Saved data entries:

--

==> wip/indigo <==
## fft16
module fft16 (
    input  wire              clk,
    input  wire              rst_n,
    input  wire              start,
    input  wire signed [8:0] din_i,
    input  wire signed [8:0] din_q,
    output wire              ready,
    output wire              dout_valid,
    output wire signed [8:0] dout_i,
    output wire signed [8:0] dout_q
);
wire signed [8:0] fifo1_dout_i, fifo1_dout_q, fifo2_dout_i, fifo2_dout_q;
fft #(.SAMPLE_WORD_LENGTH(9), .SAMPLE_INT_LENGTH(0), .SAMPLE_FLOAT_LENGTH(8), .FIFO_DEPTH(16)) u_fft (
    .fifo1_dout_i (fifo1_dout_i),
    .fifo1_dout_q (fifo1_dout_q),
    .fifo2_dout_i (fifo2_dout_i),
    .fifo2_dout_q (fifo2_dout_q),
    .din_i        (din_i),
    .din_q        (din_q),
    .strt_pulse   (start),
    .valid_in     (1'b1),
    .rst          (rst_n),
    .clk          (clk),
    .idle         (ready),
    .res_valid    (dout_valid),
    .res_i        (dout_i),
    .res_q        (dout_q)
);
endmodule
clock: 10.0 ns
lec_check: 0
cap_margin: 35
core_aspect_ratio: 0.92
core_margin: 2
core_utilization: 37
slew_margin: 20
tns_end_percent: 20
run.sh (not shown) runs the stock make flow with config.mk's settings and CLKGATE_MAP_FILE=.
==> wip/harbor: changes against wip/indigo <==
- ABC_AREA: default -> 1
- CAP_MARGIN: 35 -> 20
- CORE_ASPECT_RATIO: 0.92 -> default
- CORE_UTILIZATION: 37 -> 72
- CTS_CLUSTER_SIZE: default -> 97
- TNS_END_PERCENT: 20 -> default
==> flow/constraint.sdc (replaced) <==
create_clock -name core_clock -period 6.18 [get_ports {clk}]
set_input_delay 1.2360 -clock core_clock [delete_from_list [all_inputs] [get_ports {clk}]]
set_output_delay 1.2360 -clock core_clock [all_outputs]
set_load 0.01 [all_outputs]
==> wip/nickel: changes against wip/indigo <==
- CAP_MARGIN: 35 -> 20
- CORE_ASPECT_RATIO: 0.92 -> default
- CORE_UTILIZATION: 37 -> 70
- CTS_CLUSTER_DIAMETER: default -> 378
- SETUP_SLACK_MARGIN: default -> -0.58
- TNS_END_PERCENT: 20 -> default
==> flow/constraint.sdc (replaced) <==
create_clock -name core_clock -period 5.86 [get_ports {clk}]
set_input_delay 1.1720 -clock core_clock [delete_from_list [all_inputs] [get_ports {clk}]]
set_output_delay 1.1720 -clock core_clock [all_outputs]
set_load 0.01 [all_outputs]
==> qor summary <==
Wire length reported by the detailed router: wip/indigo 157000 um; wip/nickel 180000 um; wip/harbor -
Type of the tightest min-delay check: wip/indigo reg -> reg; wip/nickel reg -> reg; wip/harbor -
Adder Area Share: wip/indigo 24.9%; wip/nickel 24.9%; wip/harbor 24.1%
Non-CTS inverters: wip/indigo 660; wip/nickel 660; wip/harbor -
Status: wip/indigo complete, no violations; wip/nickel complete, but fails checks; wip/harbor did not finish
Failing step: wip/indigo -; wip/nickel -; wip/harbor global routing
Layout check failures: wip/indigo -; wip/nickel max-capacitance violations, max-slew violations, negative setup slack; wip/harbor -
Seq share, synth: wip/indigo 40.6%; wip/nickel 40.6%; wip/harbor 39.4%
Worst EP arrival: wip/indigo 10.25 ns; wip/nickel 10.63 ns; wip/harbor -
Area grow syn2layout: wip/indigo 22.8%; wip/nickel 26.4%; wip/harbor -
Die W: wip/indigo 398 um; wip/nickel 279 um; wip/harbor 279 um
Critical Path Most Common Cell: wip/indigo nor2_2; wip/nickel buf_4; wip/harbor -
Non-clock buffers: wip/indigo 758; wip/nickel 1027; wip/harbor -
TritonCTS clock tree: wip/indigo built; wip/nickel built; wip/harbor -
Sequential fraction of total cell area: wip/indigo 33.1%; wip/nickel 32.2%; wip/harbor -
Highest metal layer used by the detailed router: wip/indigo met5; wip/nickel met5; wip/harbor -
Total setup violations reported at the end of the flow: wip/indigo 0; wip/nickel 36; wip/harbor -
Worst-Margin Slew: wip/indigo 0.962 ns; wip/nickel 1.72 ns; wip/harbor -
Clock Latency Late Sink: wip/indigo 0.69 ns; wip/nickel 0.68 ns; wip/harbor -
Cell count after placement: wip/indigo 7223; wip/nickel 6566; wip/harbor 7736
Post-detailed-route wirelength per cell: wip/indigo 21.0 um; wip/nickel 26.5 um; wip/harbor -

--

# [Task details]
With the line containing "Area grow syn2layout: wip/indigo" as the first, output each line through the final line of the entries above, exactly.

# [Solution]
Area grow syn2layout: wip/indigo 22.8%; wip/nickel 26.4%; wip/harbor -
Die W: wip/indigo 398 um; wip/nickel 279 um; wip/harbor 279 um
Critical Path Most Common Cell: wip/indigo nor2_2; wip/nickel buf_4; wip/harbor -
Non-clock buffers: wip/indigo 758; wip/nickel 1027; wip/harbor -
TritonCTS clock tree: wip/indigo built; wip/nickel built; wip/harbor -
Sequential fraction of total cell area: wip/indigo 33.1%; wip/nickel 32.2%; wip/harbor -
Highest metal layer used by the detailed router: wip/indigo met5; wip/nickel met5; wip/harbor -
Total setup violations reported at the end of the flow: wip/indigo 0; wip/nickel 36; wip/harbor -
Worst-Margin Slew: wip/indigo 0.962 ns; wip/nickel 1.72 ns; wip/harbor -
Clock Latency Late Sink: wip/indigo 0.69 ns; wip/nickel 0.68 ns; wip/harbor -
Cell count after placement: wip/indigo 7223; wip/nickel 6566; wip/harbor 7736
Post-detailed-route wirelength per cell: wip/indigo 21.0 um; wip/nickel 26.5 um; wip/harbor -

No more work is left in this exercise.